Hedge Fund Managers Turn Bearish on US equities, according to the latest money flow survey from TrimTabs/BarclayHedge. Most managers attribute the recent rally in equities to the QE2, while many feel the rally will end when the quantitative easing stops. But the funny thing is; they’re still buying stocks in buckets and barrels. Why?
Hedge fund managers have turned bearish on US equities, according to the TrimTabs/BarclayHedge Survey of Hedge Fund Managers for February, released last week.

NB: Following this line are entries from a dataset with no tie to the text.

**src/rtl/ows_pkg.sv**
```systemverilog
package ows_pkg;

    typedef enum logic [1:0] {
        OP_RESET = 2'd0,
        OP_WRITE = 2'd1,
        OP_READ  = 2'd2
    } op_e;

    typedef enum logic [2:0] {
        S_IDLE,
        S_RESET,
        S_CMD,
        S_RD_TRUE,
        S_RD_COMP,
        S_WRITE,
        S_EMIT
    } state_e;

endpackage

```
**src/rtl/ows_branch.sv**
```systemverilog
module ows_branch #(
    parameter int PW = 7
) (
    input  logic          t_bit,
    input  logic          c_bit,
    input  logic [PW-1:0] pos,
    input  logic [PW-1:0] last_disc,
    input  logic          prev_bit,
    output logic          dir,
    output logic          zero_pick,
    output logic          conflict
);

    always_comb begin
        conflict  = t_bit & c_bit;
        zero_pick = 1'b0;
        dir       = t_bit;
        if (!t_bit && !c_bit) begin
            if (pos == last_disc) begin
                dir = 1'b1;
            end else if (pos < last_disc) begin
                dir = prev_bit;
            end else begin
                dir = 1'b0;
            end
            zero_pick = ~dir;
        end
    end

endmodule

```
**src/rtl/ows_idstore.sv**
```systemverilog
module ows_idstore #(
    parameter int ID_W = 64,
    parameter int IW   = 6,
    parameter int PW   = 7
) (
    input  logic            clk,
    input  logic            rst_n,
    input  logic            clr_all,
    input  logic            pass_start,
    input  logic            bit_we,
    input  logic [IW-1:0]   bit_idx,
    input  logic            bit_val,
    input  logic            mark,
    input  logic [PW-1:0]   pos,
    input  logic            pass_end,
    output logic [ID_W-1:0] cur_id,
    output logic            prev_bit,
    output logic [PW-1:0]   last_disc,
    output logic [PW-1:0]   pass_disc
);

    logic [ID_W-1:0] prev_id;

    for (genvar g = 0; g < ID_W; g++) begin : g_bit
        always_ff @(posedge clk or negedge rst_n) begin
            if (!rst_n) begin
                cur_id[g] <= 1'b0;
            end else if (bit_we && (bit_idx == IW'(g))) begin
                cur_id[g] <= bit_val;
            end
        end
    end

    always_ff @(posedge clk or negedge rst_n) begin
        if (!rst_n) begin
            prev_id   <= '0;
            last_disc <= '0;
            pass_disc <= '0;
        end else begin
            if (clr_all) begin
                prev_id   <= '0;
                last_disc <= '0;
            end else if (pass_end) begin
                prev_id   <= cur_id;
                last_disc <= pass_disc;
            end
            if (pass_start) begin
                pass_disc <= '0;
            end else if (mark) begin
                pass_disc <= pos;
            end
        end
    end

    assign prev_bit = prev_id[bit_idx];

    p_disc_range_r5: assert property (@(posedge clk) disable iff (!rst_n)
        (pass_disc <= PW'(ID_W)) && (last_disc <= PW'(ID_W)));

endmodule

```
**src/rtl/ows_master.sv**
```systemverilog
module ows_master
    import ows_pkg::*;
#(
    parameter int ID_W = 64,
    parameter int CMD_W = 8,
    parameter logic [CMD_W-1:0] SEARCH_CMD = 8'hF0
) (
    input  logic            clk,
    input  logic            rst_n,
    input  logic            start,
    output logic            op_req,
    output logic [1:0]      op_code,
    output logic            op_wdata,
    input  logic            op_ack,
    input  logic            op_rbit,
    output logic            id_valid,
    output logic [ID_W-1:0] id_value,
    output logic            done,
    output logic            error
);

    localparam int IW = $clog2(ID_W);
    localparam int PW = $clog2(ID_W + 1);
    localparam int CW = $clog2(CMD_W);

    state_e          state, nxt;
    logic [IW-1:0]   bit_idx;
    logic [CW-1:0]   cmd_idx;
    logic            t_bit, dir_r;
    logic            done_r, err_r;
    logic [PW-1:0]   pos;
    logic            br_dir, br_zero, br_conflict;
    logic            st_prev_bit;
    logic [PW-1:0]   st_last_disc, st_pass_disc;
    logic [ID_W-1:0] st_id;
    logic            last_bit, last_cmd;
    logic            clr_all, pass_start, mark, bit_we, pass_end;
    op_e             code;

    assign pos      = PW'(bit_idx) + PW'(1);
    assign last_bit = (bit_idx == IW'(ID_W - 1));
    assign last_cmd = (cmd_idx == CW'(CMD_W - 1));

    assign clr_all    = (state == S_IDLE) && start;
    assign pass_start = (state == S_RESET) && op_ack;
    assign mark       = (state == S_RD_COMP) && op_ack && br_zero;
    assign bit_we     = (state == S_WRITE) && op_ack;
    assign pass_end   = (state == S_EMIT);

    ows_branch #(.PW(PW)) u_branch (
        .t_bit     (t_bit),
        .c_bit     (op_rbit),
        .pos       (pos),
        .last_disc (st_last_disc),
        .prev_bit  (st_prev_bit),
        .dir       (br_dir),
        .zero_pick (br_zero),
        .conflict  (br_conflict)
    );

    ows_idstore #(.ID_W(ID_W), .IW(IW), .PW(PW)) u_store (
        .clk        (clk),
        .rst_n      (rst_n),
        .clr_all    (clr_all),
        .pass_start (pass_start),
        .bit_we     (bit_we),
        .bit_idx    (bit_idx),
        .bit_val    (dir_r),
        .mark       (mark),
        .pos        (pos),
        .pass_end   (pass_end),
        .cur_id     (st_id),
        .prev_bit   (st_prev_bit),
        .last_disc  (st_last_disc),
        .pass_disc  (st_pass_disc)
    );

    // next-state logic
    always_comb begin
        nxt = state;
        unique case (state)
            S_IDLE:    if (start) nxt = S_RESET;
            S_RESET:   if (op_ack) nxt = op_rbit ? S_CMD : S_IDLE;
            S_CMD:     if (op_ack && last_cmd) nxt = S_RD_TRUE;
            S_RD_TRUE: if (op_ack) nxt = S_RD_COMP;
            S_RD_COMP: if (op_ack) nxt = br_conflict ? S_IDLE : S_WRITE;
            S_WRITE:   if (op_ack) nxt = last_bit ? S_EMIT : S_RD_TRUE;
            S_EMIT:    nxt = (st_pass_disc == '0) ? S_IDLE : S_RESET;
            default:   nxt = S_IDLE;
        endcase
    end

    // state register
    always_ff @(posedge clk or negedge rst_n) begin
        if (!rst_n) state <= S_IDLE;
        else        state <= nxt;
    end

    // datapath registers
    always_ff @(posedge clk or negedge rst_n) begin
        if (!rst_n) begin
            bit_idx <= '0;
            cmd_idx <= '0;
            t_bit   <= 1'b0;
            dir_r   <= 1'b0;
            done_r  <= 1'b0;
            err_r   <= 1'b0;
        end else begin
            unique case (state)
                S_IDLE: if (start) begin
                    done_r <= 1'b0;
                    err_r  <= 1'b0;
                end
                S_RESET: if (op_ack) begin
                    cmd_idx <= '0;
                    bit_idx <= '0;
                    if (!op_rbit) done_r <= 1'b1;
                end
                S_CMD:     if (op_ack) cmd_idx <= cmd_idx + CW'(1);
                S_RD_TRUE: if (op_ack) t_bit <= op_rbit;
                S_RD_COMP: if (op_ack) begin
                    dir_r <= br_dir;
                    if (br_conflict) err_r <= 1'b1;
                end
                S_WRITE:   if (op_ack && !last_bit) bit_idx <= bit_idx + IW'(1);
                S_EMIT:    if (st_pass_disc == '0) done_r <= 1'b1;
                default:   ;
            endcase
        end
    end

    // outputs
    always_comb begin
        op_req   = 1'b0;
        code     = OP_RESET;
        op_wdata = 1'b0;
        id_valid = 1'b0;
        unique case (state)
            S_RESET:   op_req = 1'b1;
            S_CMD: begin
                op_req   = 1'b1;
                code     = OP_WRITE;
                op_wdata = SEARCH_CMD[cmd_idx];
            end
            S_RD_TRUE, S_RD_COMP: begin
                op_req = 1'b1;
                code   = OP_READ;
            end
            S_WRITE: begin
                op_req   = 1'b1;
                code     = OP_WRITE;
                op_wdata = dir_r;
            end
            S_EMIT:    id_valid = 1'b1;
            default:   ;
        endcase
    end

    assign op_code  = code;
    assign id_value = st_id;
    assign done     = done_r;
    assign error    = err_r;

    p_req_hold_r3: assert property (@(posedge clk) disable iff (!rst_n)
        (op_req && !op_ack) |=> (op_req && $stable(op_code) && $stable(op_wdata)));

    p_pulse_r6: assert property (@(posedge clk) disable iff (!rst_n)
        id_valid |=> !id_valid);

    p_done_quiet_r7: assert property (@(posedge clk) disable iff (!rst_n)
        done |-> (!op_req && !id_valid));

    p_fault_r8: assert property (@(posedge clk) disable iff (!rst_n)
        ((state == S_RD_COMP) && op_ack && op_rbit && t_bit) |=> (error && !op_req && !done));

endmodule

```
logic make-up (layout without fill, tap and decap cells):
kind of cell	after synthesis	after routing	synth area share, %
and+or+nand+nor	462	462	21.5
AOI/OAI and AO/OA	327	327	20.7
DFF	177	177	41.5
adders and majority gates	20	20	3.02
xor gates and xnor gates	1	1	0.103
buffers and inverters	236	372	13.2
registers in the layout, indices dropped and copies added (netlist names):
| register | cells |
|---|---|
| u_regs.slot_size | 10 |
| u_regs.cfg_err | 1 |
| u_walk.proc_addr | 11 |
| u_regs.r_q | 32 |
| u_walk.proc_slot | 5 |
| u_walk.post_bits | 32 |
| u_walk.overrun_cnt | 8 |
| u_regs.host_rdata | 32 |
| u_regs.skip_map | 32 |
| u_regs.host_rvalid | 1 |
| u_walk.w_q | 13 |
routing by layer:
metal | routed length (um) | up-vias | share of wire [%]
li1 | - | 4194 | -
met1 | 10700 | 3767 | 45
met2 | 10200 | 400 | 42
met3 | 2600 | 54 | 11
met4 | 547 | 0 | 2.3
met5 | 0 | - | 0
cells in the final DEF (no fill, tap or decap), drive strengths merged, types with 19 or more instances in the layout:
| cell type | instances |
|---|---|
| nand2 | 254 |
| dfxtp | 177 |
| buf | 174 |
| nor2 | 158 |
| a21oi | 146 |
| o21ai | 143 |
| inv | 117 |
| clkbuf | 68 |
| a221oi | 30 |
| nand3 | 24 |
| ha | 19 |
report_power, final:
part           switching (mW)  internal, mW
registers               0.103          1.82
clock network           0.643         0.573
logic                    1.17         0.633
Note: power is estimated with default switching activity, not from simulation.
`config.mk`:
```
export PLATFORM = sky130hd
export DESIGN_NAME = dual_ptr_unit
export DESIGN_NICKNAME = d
export VERILOG_FILES = /design/src/rtl/dual_ptr_pkg.sv /design/src/rtl/dual_ptr_reg.sv /design/src/rtl/dual_ptr_ctrl.sv /design/src/rtl/dual_ptr_addr.sv /design/src/rtl/dual_ptr_unit.sv
export SDC_FILE = /design/constraint.sdc
export NUM_CORES = 1
export LEC_CHECK = 0
export BUFFER_PORTS_ARGS = -buffer_cell sky130_fd_sc_hd__buf_2
export CORE_ASPECT_RATIO = 1.5
export CORE_MARGIN = 2
export CORE_UTILIZATION = 45
export DETAILED_ROUTE_END_ITERATION = 6
export PLACE_DENSITY = 0.68
export RECOVER_POWER = 100
export SETUP_SLACK_MARGIN = 0.5
export SYNTH_ARGS = -nofsm -noshare
export SYNTH_HDL_FRONTEND = slang
export SYNTH_SLANG_ARGS = --single-unit
```
`constraint.sdc`:
```
create_clock -name clk -period 7.28 [get_ports clk]
set_clock_uncertainty 0.2 [all_clocks]
set_input_delay 1.092 -clock clk [delete_from_list [all_inputs] [get_ports clk]]
set_output_delay 1.092 -clock clk [all_outputs]
set_load 0.05 [all_outputs]
```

About 40% of the 89 hedge fund managers the firms surveyed in the past week are bearish on the S&P 500, up sharply from 26% in January, while only 26% are bullish, down from 37%.

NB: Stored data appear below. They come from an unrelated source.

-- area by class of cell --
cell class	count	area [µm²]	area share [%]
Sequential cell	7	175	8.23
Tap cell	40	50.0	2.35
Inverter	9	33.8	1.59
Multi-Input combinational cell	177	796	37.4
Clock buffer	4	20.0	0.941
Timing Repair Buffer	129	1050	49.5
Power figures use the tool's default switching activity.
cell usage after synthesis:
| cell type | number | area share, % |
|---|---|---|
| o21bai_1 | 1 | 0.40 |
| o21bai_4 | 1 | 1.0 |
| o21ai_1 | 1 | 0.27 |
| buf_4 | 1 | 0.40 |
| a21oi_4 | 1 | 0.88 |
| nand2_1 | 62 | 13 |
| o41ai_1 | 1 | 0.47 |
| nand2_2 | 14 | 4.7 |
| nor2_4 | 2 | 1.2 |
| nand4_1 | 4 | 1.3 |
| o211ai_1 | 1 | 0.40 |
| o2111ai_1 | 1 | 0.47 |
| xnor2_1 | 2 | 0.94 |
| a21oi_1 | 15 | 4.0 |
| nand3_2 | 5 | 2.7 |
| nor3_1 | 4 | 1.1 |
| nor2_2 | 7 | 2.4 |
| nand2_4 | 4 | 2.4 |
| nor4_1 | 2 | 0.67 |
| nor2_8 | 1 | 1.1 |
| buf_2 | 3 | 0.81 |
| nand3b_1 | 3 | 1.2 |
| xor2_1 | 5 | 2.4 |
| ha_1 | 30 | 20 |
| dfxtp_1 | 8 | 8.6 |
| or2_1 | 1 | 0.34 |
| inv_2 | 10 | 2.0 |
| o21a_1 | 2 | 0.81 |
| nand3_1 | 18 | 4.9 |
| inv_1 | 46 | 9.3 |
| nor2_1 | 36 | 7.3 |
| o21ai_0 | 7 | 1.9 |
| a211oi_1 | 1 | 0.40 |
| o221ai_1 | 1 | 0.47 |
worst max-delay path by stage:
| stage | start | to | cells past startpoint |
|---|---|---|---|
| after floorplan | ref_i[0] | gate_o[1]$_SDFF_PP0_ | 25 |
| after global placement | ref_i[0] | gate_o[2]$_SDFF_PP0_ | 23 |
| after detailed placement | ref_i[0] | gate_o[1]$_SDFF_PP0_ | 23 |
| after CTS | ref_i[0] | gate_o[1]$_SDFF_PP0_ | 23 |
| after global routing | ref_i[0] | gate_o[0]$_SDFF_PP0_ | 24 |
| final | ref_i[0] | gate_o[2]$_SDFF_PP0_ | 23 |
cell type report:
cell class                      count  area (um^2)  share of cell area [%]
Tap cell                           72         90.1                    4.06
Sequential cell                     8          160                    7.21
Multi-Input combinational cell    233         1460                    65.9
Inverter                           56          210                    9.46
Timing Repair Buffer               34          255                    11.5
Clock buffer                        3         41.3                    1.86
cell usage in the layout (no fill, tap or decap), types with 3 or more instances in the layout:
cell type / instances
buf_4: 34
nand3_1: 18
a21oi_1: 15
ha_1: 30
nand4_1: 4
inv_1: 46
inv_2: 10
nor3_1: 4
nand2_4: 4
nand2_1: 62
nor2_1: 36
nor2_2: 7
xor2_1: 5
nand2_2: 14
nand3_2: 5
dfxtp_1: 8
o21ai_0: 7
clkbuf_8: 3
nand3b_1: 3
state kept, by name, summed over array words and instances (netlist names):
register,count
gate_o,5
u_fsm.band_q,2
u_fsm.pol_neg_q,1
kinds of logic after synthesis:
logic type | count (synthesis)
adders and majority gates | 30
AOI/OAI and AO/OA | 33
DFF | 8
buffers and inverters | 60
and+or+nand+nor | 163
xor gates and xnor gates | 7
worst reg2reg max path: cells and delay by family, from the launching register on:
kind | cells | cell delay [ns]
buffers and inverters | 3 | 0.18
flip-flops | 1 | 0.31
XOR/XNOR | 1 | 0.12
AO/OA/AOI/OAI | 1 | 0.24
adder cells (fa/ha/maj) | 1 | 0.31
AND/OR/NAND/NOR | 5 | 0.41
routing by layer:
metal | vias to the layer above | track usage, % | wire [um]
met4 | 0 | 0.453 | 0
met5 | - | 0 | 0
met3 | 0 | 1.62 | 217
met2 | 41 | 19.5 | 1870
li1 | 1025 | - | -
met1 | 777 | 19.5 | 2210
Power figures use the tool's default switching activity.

“Bullish sentiment less bearish sentiment is negative for the first time since November,” says Sol Waksman, founder and President of BarclayHedge.
Adding: “Increased caution might owe in part to excellent recent performance. The Barclay Hedge Fund Index has posted a positive return for six straight months.”

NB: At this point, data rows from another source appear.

**config.mk**
```make
export PLATFORM = sky130hd
export DESIGN_NAME = param_cmd_parser
export DESIGN_NICKNAME = d
export VERILOG_FILES = /design/src/rtl/pcp_pkg.sv /design/src/rtl/pcp_start_detect.sv /design/src/rtl/pcp_fsm.sv /design/src/rtl/pcp_fields.sv /design/src/rtl/param_cmd_parser.sv
export SDC_FILE = /design/constraint.sdc
export NUM_CORES = 1
export LEC_CHECK = 0
export ABC_CLOCK_PERIOD_IN_PS = 2700
export BUFFER_PORTS_ARGS = -buffer_cell sky130_fd_sc_hd__buf_4
export CORE_AREA = 2 2 60 50
export CTS_BUF_LIST = sky130_fd_sc_hd__clkbuf_8 sky130_fd_sc_hd__clkbuf_16
export DETAILED_ROUTE_END_ITERATION = 10
export DIE_AREA = 0 0 62 52
export SLEW_MARGIN = 20
export SYNTH_ARGS = -nofsm -noshare
export SYNTH_HDL_FRONTEND = slang
export SYNTH_HIERARCHICAL = 1
export SYNTH_SLANG_ARGS = --single-unit
```
**constraint.sdc**
```tcl
create_clock -name clk -period 2.7 [get_ports clk]
set_input_delay 0.27 -clock clk [delete_from_list [all_inputs] [get_ports clk]]
set_output_delay 0.27 -clock clk [all_outputs]
set_load 0.005 [all_outputs]
```
**src/rtl/pcp_pkg.sv**
```systemverilog
package pcp_pkg;

    typedef enum logic [2:0] {
        S_IDLE,
        S_ADDR,
        S_FIRST,
        S_SECOND,
        S_WR_MID,
        S_WR_LAST
    } pcp_state_e;

endpackage

```
**src/rtl/pcp_start_detect.sv**
```systemverilog
module pcp_start_detect #(
    parameter int BYTE_W = 8,
    parameter int ID_W   = 4
) (
    input  logic [BYTE_W-1:0] rx_byte,
    input  logic [ID_W-1:0]   dev_id,
    output logic              is_start,
    output logic              id_match
);
    localparam int TAG_W = BYTE_W - ID_W;

    // A start byte has every bit above the ID field set.
    always_comb begin
        is_start = &rx_byte[BYTE_W-1 -: TAG_W];
        id_match = is_start && (rx_byte[ID_W-1:0] == dev_id);
    end
endmodule

```
**src/rtl/pcp_fsm.sv**
```systemverilog
module pcp_fsm
    import pcp_pkg::*;
(
    input  logic clk,
    input  logic rst_n,
    input  logic rx_stb,
    input  logic is_start,
    input  logic id_match,
    input  logic full_mode,
    input  logic wr_ack,
    output logic cap_addr,
    output logic cap_val,
    output logic to_low,
    output logic wr_req
);
    pcp_state_e state_q, state_d;
    logic       start_seen;
    logic       byte_take;

    always_comb begin
        start_seen = rx_stb && is_start;
        byte_take  = rx_stb && !is_start;
    end

    // Next-state logic: a start byte overrides every other event.
    always_comb begin
        state_d = state_q;
        if (start_seen) begin
            state_d = id_match ? S_ADDR : S_IDLE;
        end else begin
            unique case (state_q)
                S_IDLE:    state_d = S_IDLE;
                S_ADDR:    if (byte_take) state_d = S_FIRST;
                S_FIRST:   if (byte_take) state_d = full_mode ? S_WR_MID : S_WR_LAST;
                S_SECOND:  if (byte_take) state_d = S_WR_LAST;
                S_WR_MID:  if (wr_ack)    state_d = S_SECOND;
                S_WR_LAST: if (wr_ack)    state_d = S_IDLE;
                default:   state_d = S_IDLE;
            endcase
        end
    end

    always_ff @(posedge clk or negedge rst_n) begin
        if (!rst_n) state_q <= S_IDLE;
        else        state_q <= state_d;
    end

    // Control outputs decoded from the current state.
    always_comb begin
        cap_addr = 1'b0;
        cap_val  = 1'b0;
        to_low   = 1'b0;
        wr_req   = 1'b0;
        unique case (state_q)
            S_IDLE:    ;
            S_ADDR:    cap_addr = byte_take;
            S_FIRST:   cap_val  = byte_take;
            S_SECOND:  cap_val  = byte_take;
            S_WR_MID:  begin
                wr_req = 1'b1;
                to_low = wr_ack && !start_seen;
            end
            S_WR_LAST: wr_req = 1'b1;
            default:   ;
        endcase
    end
endmodule

```
**src/rtl/pcp_fields.sv**
```systemverilog
module pcp_fields #(
    parameter int BYTE_W  = 8,
    parameter int PAW     = 5,
    parameter int HI_BITS = 7,
    parameter int LO_BITS = 5
) (
    input  logic              clk,
    input  logic              rst_n,
    input  logic [BYTE_W-1:0] rx_byte,
    input  logic              cap_addr,
    input  logic              cap_val,
    input  logic              to_low,
    output logic              full_mode,
    output logic [PAW:0]      wr_addr,
    output logic [BYTE_W-1:0] wr_data
);
    localparam int          FULL_BIT = BYTE_W - 1;
    localparam int          LOW_BIT  = BYTE_W - 2;
    localparam logic [BYTE_W-1:0] HI_MASK = BYTE_W'((1 << HI_BITS) - 1);
    localparam logic [BYTE_W-1:0] LO_MASK = BYTE_W'((1 << LO_BITS) - 1);

    logic [PAW-1:0]    param_q;
    logic              sel_q;
    logic [BYTE_W-1:0] data_q;
    logic              full_q;

    always_ff @(posedge clk or negedge rst_n) begin
        if (!rst_n) begin
            param_q <= '0;
            sel_q   <= 1'b0;
            full_q  <= 1'b0;
            data_q  <= '0;
        end else begin
            if (cap_addr) begin
                param_q <= rx_byte[PAW-1:0];
                full_q  <= rx_byte[FULL_BIT];
                sel_q   <= rx_byte[FULL_BIT] ? 1'b0 : rx_byte[LOW_BIT];
            end
            if (to_low) begin
                sel_q <= 1'b1;
            end
            if (cap_val) begin
                data_q <= rx_byte & (sel_q ? LO_MASK : HI_MASK);
            end
        end
    end

    always_comb begin
        full_mode = full_q;
        wr_addr   = {param_q, sel_q};
        wr_data   = data_q;
    end
endmodule

```
**src/rtl/param_cmd_parser.sv**
```systemverilog
module param_cmd_parser #(
    parameter int N_PARAMS = 32,
    parameter int BYTE_W   = 8,
    parameter int ID_W     = 4,
    parameter int HI_BITS  = 7,
    parameter int LO_BITS  = 5
) (
    input  logic              clk,
    input  logic              rst_n,
    input  logic [ID_W-1:0]   dev_id,
    input  logic [BYTE_W-1:0] rx_byte,
    input  logic              rx_stb,
    output logic              wr_req,
    output logic [$clog2(N_PARAMS):0] wr_addr,
    output logic [BYTE_W-1:0] wr_data,
    input  logic              wr_ack
);
    localparam int PAW = $clog2(N_PARAMS);

    logic is_start, id_match, full_mode;
    logic cap_addr, cap_val, to_low;

    pcp_start_detect #(.BYTE_W(BYTE_W), .ID_W(ID_W)) u_start (
        .rx_byte  (rx_byte),
        .dev_id   (dev_id),
        .is_start (is_start),
        .id_match (id_match)
    );

    pcp_fsm u_fsm (
        .clk       (clk),
        .rst_n     (rst_n),
        .rx_stb    (rx_stb),
        .is_start  (is_start),
        .id_match  (id_match),
        .full_mode (full_mode),
        .wr_ack    (wr_ack),
        .cap_addr  (cap_addr),
        .cap_val   (cap_val),
        .to_low    (to_low),
        .wr_req    (wr_req)
    );

    pcp_fields #(
        .BYTE_W (BYTE_W),
        .PAW    (PAW),
        .HI_BITS(HI_BITS),
        .LO_BITS(LO_BITS)
    ) u_fields (
        .clk       (clk),
        .rst_n     (rst_n),
        .rx_byte   (rx_byte),
        .cap_addr  (cap_addr),
        .cap_val   (cap_val),
        .to_low    (to_low),
        .full_mode (full_mode),
        .wr_addr   (wr_addr),
        .wr_data   (wr_data)
    );
endmodule

```
==> impl_metrics.env, run 1 <==
export IMPL_cp_arrival_ns=1.65
export IMPL_grt_max_degree=18
export IMPL_crit_required_ns=2.83
export IMPL_cpPeakStageDelay_ns=0.47
export IMPL_ios=31
export IMPL_wl_um=1880
export IMPL_drc=0
export IMPL_syn2layout_area_growth_pct=31.5
export IMPL_clkTransAtPathRegs_ns=0.07
export IMPL_core_sq_um=2660
export IMPL_nNetsFinal=119
export IMPL_avgSynthCellArea_sq_um=12.6
export IMPL_worst_setup_path_start_kind="register"
export IMPL_wire_per_inst_um=13.5
export IMPL_finalSetupViolCount=0
export IMPL_hpwl_um=1380
export IMPL_p_per_area_nw_per_um2=999
export IMPL_fin_crit_sh_pct=56.0
export IMPL_insertion_delay_ns=0.25
export IMPL_grt_pass1_vias=601
export IMPL_dieWidth_um=62
export IMPL_start_util_pct=34.2
export IMPL_hold_violations=0
export IMPL_netlist_cell_type_count=29
export IMPL_end_kind="register"
export IMPL_setup_tns_ns=0
export IMPL_crit_type="reg2reg"
export IMPL_dieHeight_um=52
export IMPL_core_rowCount=17
export IMPL_gp_congestion=0.854
export IMPL_synth_area_sq_um=910
export IMPL_htreeDepth=1
export IMPL_cts_resized=0
export IMPL_cap_violations=0
export IMPL_synth_top_cell_area_share_pct=46.8
export IMPL_clock_path_buffers=2
export IMPL_ant_nets=0
export IMPL_hp_class="in2reg"
export IMPL_numCtsBuffers=3
export IMPL_io_buffers=29
export IMPL_rsz0062_at_grt="false"
export IMPL_synth_nets=88
export IMPL_viasPerCell=4.72
export IMPL_die_area_sq_um=3220
export IMPL_synth_ff_type="dfrtp_1"
export IMPL_synth_common_cells="dfrtp_1 (17), mux2_4 (11), inv_1 (4), nand2_1 (4)"
export IMPL_cpMaxStageDelayCell="and3_1"
export IMPL_drv_slew=0
export IMPL_grt_total_usage_pct=12.7
export IMPL_path_cells="inv_1, and3_1, mux2_4"
export IMPL_ys_ff_latch=17
export IMPL_synth_most_common_cell="dfrtp_1"
export IMPL_gr_total_overflow=0
export IMPL_grt_pass1_wl_um=2900
export IMPL_synth_edf_count=0
export IMPL_drt_iter0_markers=22
export IMPL_antenna_found_initial=0
export IMPL_yosys_area_top_type="dfrtp_1"
export IMPL_cts_root_buf="clkbuf_8"
export IMPL_fin_skew_ns=0.00210
export IMPL_cts_sinks=17
export IMPL_min_period_ns=1.51
export IMPL_drt_first_pass_iters=4
export IMPL_worst_path_max_fanout=10
export IMPL_synth_seq_area_share_pct=46.8
export IMPL_status="completed"
export IMPL_cts_tree="built"
export IMPL_peakVddDrop_uv=441
export IMPL_fillers=255
export IMPL_n_antenna_cell=0
export IMPL_final_util_pct=45.0
export IMPL_max_freq_ghz=0.662
export IMPL_p_leak_nw=0.569
export IMPL_async_reset_ff_share_pct=100
export IMPL_drive_gt1_share_pct=51.0
export IMPL_yosysWarnings=6
export IMPL_synth_area_leaders="dfrtp_1 (47%), mux2_4 (18%), buf_6 (3.7%)"
export IMPL_num_vias=661
export IMPL_synth_cells=72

About 37% of hedge fund managers are bearish on the 10-year Treasury note, while only 15% are bullish. Bullish and bearish sentiment on the U.S. dollar index are balanced at 31%.
Meanwhile, 18% of managers aim to increase leverage in the near term, while only 15% plan to lever down.
“Managers aim to lever up even though they are bearish on both bonds and stocks,” Vincent Deluard, Executive Vice President at TrimTabs notes.
“Why? They still have a large incentive to gamble with borrowed money because short rates round to nil. If one of the Fed’s goals was to ignite speculation and greed then it has succeeded famously.”
About 52% of hedge fund managers feel the rally owes primarily to QE2, while 35% cite the end of quantitative easing in June as the biggest threat to the rally.
TrimTabs points out that the level of the S&P 500 and the size of the FED’s balance sheet have exhibited a positive correlation of 88.4% since the start of QE1 in March 2009.
Meanwhile, managers are concerned about oil prices. About 24% believe oil is more likely to hit $150 per barrel than the S&P 500 is likely to ascend to 1,600.
“We’ll take the other side of that action,” Deluard says.
“We did see a similar surge to $150 from $100 in 2008, and tension in the Middle East is obviously higher now. But oil spiking to $150 from here represents a move of nearly seven standard deviations, while the S&P 500 climbing to 1,600 represents a move of less than three standard deviations. The market participants who agree with us that concern about sharply higher oil prices is overdone might consider capitalizing by selling long-dated out-of-the-money call options on oil futures.”